Ela ficou quieta e deixou que eu sugasse mais um pouco de seu sangue. Adorei a sensação que era morder seu ombro macio. Rasguei um pouco o moletom para não atrapalhar. Novas lembranças vieram. Ela segurava uma rosa vermelha debaixo do queixo. Seu sorriso possuía presas afiadas como as minhas. Removi as presas e olhei preocupado para ela. Sora me olhou com preocupação já esperando ouvir o pior.

-Você era...

- Por que será que sempre quando te encontro você está nos braços de outro homem menos nos meus? – fui interrompido por Lieff, que olhava preocupado para ela e estendia a mão para mim. – Quer ajuda? Acho que ela pode doar sangue mais tarde.

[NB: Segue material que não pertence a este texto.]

File: config.mk
export PLATFORM = sky130hd
export DESIGN_NAME = serial_addsub_fsm
export DESIGN_NICKNAME = d
export VERILOG_FILES = /design/src/rtl/serial_addsub_fsm.sv
export SDC_FILE = /design/constraint.sdc
export NUM_CORES = 1
export LEC_CHECK = 0
export ABC_AREA = 1
export CAP_MARGIN = 25
export CORE_MARGIN = 2
export CORE_UTILIZATION = 51
export CTS_BUF_LIST = sky130_fd_sc_hd__clkbuf_4 sky130_fd_sc_hd__clkbuf_8 sky130_fd_sc_hd__clkbuf_16
export CTS_CLUSTER_SIZE = 40
export DETAILED_ROUTE_END_ITERATION = 8
export PLACE_DENSITY = 0.86
export SYNTH_ARGS = -nofsm -noshare
export SYNTH_HDL_FRONTEND = slang
export SYNTH_SLANG_ARGS = --single-unit
File: constraint.sdc
create_clock -name clk -period 2.4 [get_ports clk]
set_input_delay 0.48 -clock clk [delete_from_list [all_inputs] [get_ports clk]]
set_output_delay 0.48 -clock clk [all_outputs]
set_load 0.05 [all_outputs]
File: src/rtl/serial_addsub_fsm.sv
// Bit-serial adder/subtractor: latches two operands on start and then
// resolves one bit per clock, LSB first, through a single full adder and
// a carry register. It streams each sum bit and assembles the parallel
// result, carry-out and signed overflow. A done pulse follows the last bit.
module serial_addsub_fsm #(
  parameter int unsigned WIDTH = 8
) (
  input  logic             clk,
  input  logic             rst,
  input  logic             start,
  input  logic             sub,
  input  logic [WIDTH-1:0] a,
  input  logic [WIDTH-1:0] b,
  input  logic             cin,
  output logic             busy,
  output logic             s_bit,
  output logic             s_vld,
  output logic             done,
  output logic [WIDTH-1:0] sum,
  output logic             cout,
  output logic             ovf
);

  localparam int unsigned CW = (WIDTH > 1) ? $clog2(WIDTH) : 1;
  localparam logic [CW-1:0] LAST_BIT = CW'(WIDTH - 1);

  typedef enum logic [1:0] {
    IDLE = 2'd0,
    RUN  = 2'd1,
    DONE = 2'd2
  } state_t;

  state_t           state_q, state_d;
  logic [WIDTH-1:0] a_q, a_d;
  logic [WIDTH-1:0] b_q, b_d;      // operand B, already inverted for subtract
  logic             c_q, c_d;      // carry into the current bit
  logic [CW-1:0]    cnt_q, cnt_d;
  logic [WIDTH-1:0] sum_q, sum_d;
  logic             cout_q, cout_d;
  logic             ovf_q, ovf_d;
  logic             busy_q, busy_d;
  logic             done_q, done_d;

  logic             a_bit;
  logic             b_bit;
  logic             fa_sum;
  logic             fa_carry;

  // Single full adder on the bit currently selected by the counter
  always_comb begin
    a_bit    = a_q[cnt_q];
    b_bit    = b_q[cnt_q];
    fa_sum   = a_bit ^ b_bit ^ c_q;
    fa_carry = (a_bit & b_bit) | ((a_bit ^ b_bit) & c_q);
  end

  // Next-state and datapath update for the IDLE -> RUN -> DONE sequence
  always_comb begin
    state_d = state_q;
    a_d     = a_q;
    b_d     = b_q;
    c_d     = c_q;
    cnt_d   = cnt_q;
    sum_d   = sum_q;
    cout_d  = cout_q;
    ovf_d   = ovf_q;

    unique case (state_q)
      IDLE: begin
        if (start) begin
          a_d     = a;
          b_d     = sub ? ~b : b;
          c_d     = sub ? 1'b1 : cin;
          cnt_d   = '0;
          sum_d   = '0;
          state_d = RUN;
        end
      end
      RUN: begin
        c_d          = fa_carry;
        sum_d[cnt_q] = fa_sum;
        if (cnt_q == LAST_BIT) begin
          // Counter parks at zero instead of wrapping past the last bit
          cnt_d   = '0;
          cout_d  = fa_carry;
          ovf_d   = c_q ^ fa_carry;
          state_d = DONE;
        end else begin
          cnt_d = cnt_q + 1'b1;
        end
      end
      DONE: begin
        state_d = IDLE;
      end
      default: begin
        state_d = IDLE;
      end
    endcase

    busy_d = (state_d == RUN);
    done_d = (state_d == DONE);
  end

  // State and output registers with synchronous reset
  always_ff @(posedge clk) begin
    if (rst) begin
      state_q <= IDLE;
      a_q     <= '0;
      b_q     <= '0;
      c_q     <= 1'b0;
      cnt_q   <= '0;
      sum_q   <= '0;
      cout_q  <= 1'b0;
      ovf_q   <= 1'b0;
      busy_q  <= 1'b0;
      done_q  <= 1'b0;
    end else begin
      state_q <= state_d;
      a_q     <= a_d;
      b_q     <= b_d;
      c_q     <= c_d;
      cnt_q   <= cnt_d;
      sum_q   <= sum_d;
      cout_q  <= cout_d;
      ovf_q   <= ovf_d;
      busy_q  <= busy_d;
      done_q  <= done_d;
    end
  end

  // Serial bit is only meaningful while running; hold it low otherwise
  always_comb begin
    busy  = busy_q;
    s_vld = busy_q;
    s_bit = busy_q & fa_sum;
    done  = done_q;
    sum   = sum_q;
    cout  = cout_q;
    ovf   = ovf_q;
  end

endmodule

==> results of run 1 <==
power breakdown:
group | switching [mW] | internal, mW | leakage, nW
clock | 0.179 | 0.133 | 0.0322
combinational | 0.147 | 0.115 | 0.645
sequential | 0.0220 | 0.592 | 0.280
total | 0.348 | 0.840 | 0.957
worst paths after layout:
check / from / to / slack (ps) / depth (start not counted)
worst max-delay path: cnt_q[0]$_SDFFE_PP0P_ / s_bit / -50 / 11
worst min-delay path: b_q[4]$_SDFFE_PP0P_ / b_q[4]$_SDFFE_PP0P_ / 470 / 2
worst max register to register: cnt_q[0]$_SDFFE_PP0P_ / sum[0]$_SDFFE_PP0P_ / 400 / 13
worst min register to register: b_q[4]$_SDFFE_PP0P_ / b_q[4]$_SDFFE_PP0P_ / 470 / 2
Yosys cell counts (all sizes together):
cell / number / area, um^2
dfxtp: 34 / 681
or2: 2 / 12.5
nand2: 95 / 372
ha: 2 / 25.0
buf: 10 / 67.6
nand3: 6 / 30.0
xor2: 9 / 78.8
a211oi: 1 / 7.51
o21ai: 13 / 65.1
nor2: 33 / 134
nor3: 6 / 30.0
a21oi: 16 / 87.6
clkbuf: 4 / 15.0
inv: 18 / 70.1
nand4: 2 / 12.5
and3: 2 / 12.5
fa: 1 / 20.0
sequential cells by signal, indices dropped and copies added (netlist names), 2 cells and up:
register and count:
a_q 8, b_q 8, sum 8, cnt_q 3, state_q 2
timing repair:
item,CTS,global route
pin swaps,7,5
gates cloned,1,0
gates resized for setup,10,9
endpoints found under the setup margin,1,1
buffers inserted,1,1
critical path, stage by stage (launching register included):
cell and delay (ps):
dfxtp_4 390, buf_6 130, nand2_1 50, nand2_1 50, nand2_1 50, nand2_1 70
nand2_1 50, nand2_1 70, inv_2 40, fa_2 560, nor2_4 40, buf_12 140
cells by family after synthesis:
logic type | share of synthesized area
AOI/OAI and AO/OA | 0.0931
xor gates and xnor gates | 0.0458
adders and majority gates | 0.0262
buffers and inverters | 0.0887
DFF | 0.396
and+or+nand+nor | 0.351
area by class of cell:
cell class                      count  area (um^2)  share of cell area
Multi-Input combinational cell    188          907               0.414
Inverter                           18         75.1              0.0342
Sequential cell                    34          689               0.314
Clock buffer                        7         52.6              0.0240
Timing Repair Buffer               41          410               0.187
Tap cell                           46         57.6              0.0263
per-stage QoR:
stage,utilization,power (mW),area [um^2],cells
after floorplan,-,0.794,1730,254
after global placement,0.634,0.869,2080,324
after detailed placement,0.634,0.873,2080,324
after CTS,0.660,1.19,2170,333
after global routing,0.667,1.26,2190,334
final,0.667,1.19,2190,334
layer usage:
layer / track usage / share of wire / vias to the layer above / routed length [um]
met5: 0 / 0 / - / 0
met4: 0.0638 / 0.013 / 0 / 42
met3: 0.0683 / 0.057 / 5 / 190
met2: 0.287 / 0.46 / 43 / 1520
met1: 0.274 / 0.47 / 679 / 1570
li1: - / - / 857 / -
cells in the final DEF, fill, tap and decap left out, types with 2 or more instances in the layout:
cell	n
a21oi_1	14
a21oi_2	2
and3_1	2
buf_4	5
buf_6	2
clkbuf_4	7
clkdlybuf4s50_1	33
dfxtp_1	31
dfxtp_4	2
ha_1	2
inv_1	10
inv_2	6
nand2_1	87
nand2_2	7
nand3_1	6
nand4_1	2
nor2_1	30
nor2_4	2
nor3_1	6
o21ai_0	9
o21ai_1	4
xor2_1	9
==> impl_metrics.json, run 1 <==
{
  "n_antenna_cell": 0,
  "fillCellCount": 301,
  "leakagePower_nw": 0.957,
  "avgSynthCellArea_um2": 6.77,
  "cts-hold-fix-buffers": 0,
  "die_x_um": 62.1,
  "ant_nets": 0,
  "via_count": 1584,
  "routabilityCongestion": 0.831,
  "synth_area_um2": 1720,
  "slew_headroom": 0.669,
  "cp-end-kind": "primary output",
  "dieArea_um2": 3850,
  "failed_checks": "negative setup slack",
  "setup_viol": 1,
  "clk_path_buf_depth": 2,
  "maxCapViolCount": 0,
  "wl_per_cell_um": 9.96,
  "grt_pass1_vias": 1262,
  "start_kind": "flop",
  "timing.setup.tns_ps": -52.2,
  "setup.worst_path.class": "reg2out",
  "cts.sinks": 34,
  "vias_per_cell": 4.74,
  "start_util": 0.524,
  "rsz0062_at_grt": "yes",
  "first_iter_violations": 60,
  "drv_slew": 0,
  "min_path_type": "reg2reg",
  "status": "finished with violations",
  "period_needed_ps": 2450,
  "grt_first_pass_wirelength_mm": 5.60,
  "numPortBuffers": 34,
  "dp_slack_ps": 68.7,
  "grt.overflow.total": 0,
  "cts_buffers": 5,
  "rows": 21,
  "core-area_um2": 3280,
  "ys.warnings.count": 0,
  "hold_viol_final": 0,
  "dp_hpwl_mm": 2.28,
  "fin_nets": 312,
  "arrival_ps": 1970,
  "fmax_ghz": 0.408,
  "power_density_nw_per_um2": 542,
  "ys_ff_latch": 34,
  "first_pass_iters": 4,
  "peakVddDrop_uv": 300,
  "grt_max_degree": 20,
  "setup_ws_ps": -52.2,
  "drive_gt1_frac": 0.142,
  "post-route-drc-count": 0,
  "path_max_fanout": 6,
  "wl_mm": 3.33,
  "cts_tree": "built",
  "holdWs_ps": 465,
  "clock_skew_ps": 10.4,
  "yosysSeqAreaShare": 0.396,
  "finalCritPeriodShare": 1.02,
  "antenna_found_initial": 0,
  "synth_cells": 254,
  "tightest_slew_ps": 495,
  "clk_pin_slew_ps": 90,
  "root_buffer": "clkbuf_4",
  "synth.distinct_cells": 28,
  "crit_required_ps": 1920,
  "die_height_um": 62.1,
  "clkLatencyLatePin_ps": 330,
  "area_growth_pct": 27.4,
  "io_pins": 35,
  "track_usage": 0.197,
  "htreeDepth": 2,
  "syn_nets": 278
}
Note: power is estimated with default switching activity, not from simulation.
==> inputs of run 2 (changes only) <==
--- a/config.mk
+++ b/config.mk
@@ -6,7 +6,7 @@
 export NUM_CORES = 1
 export LEC_CHECK = 0
 export ABC_AREA = 1
-export CAP_MARGIN = 25
+export CAP_MARGIN = 20
 export CORE_MARGIN = 2
 export CORE_UTILIZATION = 51
 export CTS_BUF_LIST = sky130_fd_sc_hd__clkbuf_4 sky130_fd_sc_hd__clkbuf_8 sky130_fd_sc_hd__clkbuf_16
==> results of run 2 <==
No change in the layout: final DEF, timing and power equal those of run 1.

- Ah, claro – segurei sua mão e saí de cima de Sora. – Falo com você mais tarde.

Ela assentiu e vi Lieff carregá-la para dentro. Mesmo com um olhar vago, conseguimos nos encarar até o último momento. Algo de muito errado havia acontecido. Era como o tempo que nunca se foi. Ela havia saído da minha vida de forma forçada, e eu a queria de volta.